Collected data
# # #
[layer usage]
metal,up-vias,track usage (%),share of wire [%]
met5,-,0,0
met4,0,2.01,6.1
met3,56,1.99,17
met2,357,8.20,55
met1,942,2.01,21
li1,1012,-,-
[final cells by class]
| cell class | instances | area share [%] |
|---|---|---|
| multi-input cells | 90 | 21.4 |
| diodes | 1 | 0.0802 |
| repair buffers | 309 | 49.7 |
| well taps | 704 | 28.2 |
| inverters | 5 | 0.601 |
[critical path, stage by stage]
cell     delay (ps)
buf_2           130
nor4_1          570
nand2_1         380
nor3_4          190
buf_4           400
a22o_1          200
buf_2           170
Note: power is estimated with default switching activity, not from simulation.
# # #
■ **WHAT TO DO**
Render every record verbatim. Nothing should be left out.

■ **REPLY**
[layer usage]
metal,up-vias,track usage (%),share of wire [%]
met5,-,0,0
met4,0,2.01,6.1
met3,56,1.99,17
met2,357,8.20,55
met1,942,2.01,21
li1,1012,-,-
[final cells by class]
| cell class | instances | area share [%] |
|---|---|---|
| multi-input cells | 90 | 21.4 |
| diodes | 1 | 0.0802 |
| repair buffers | 309 | 49.7 |
| well taps | 704 | 28.2 |
| inverters | 5 | 0.601 |
[critical path, stage by stage]
cell     delay (ps)
buf_2           130
nor4_1          570
nand2_1         380
nor3_4          190
buf_4           400
a22o_1          200
buf_2           170
Note: power is estimated with default switching activity, not from simulation.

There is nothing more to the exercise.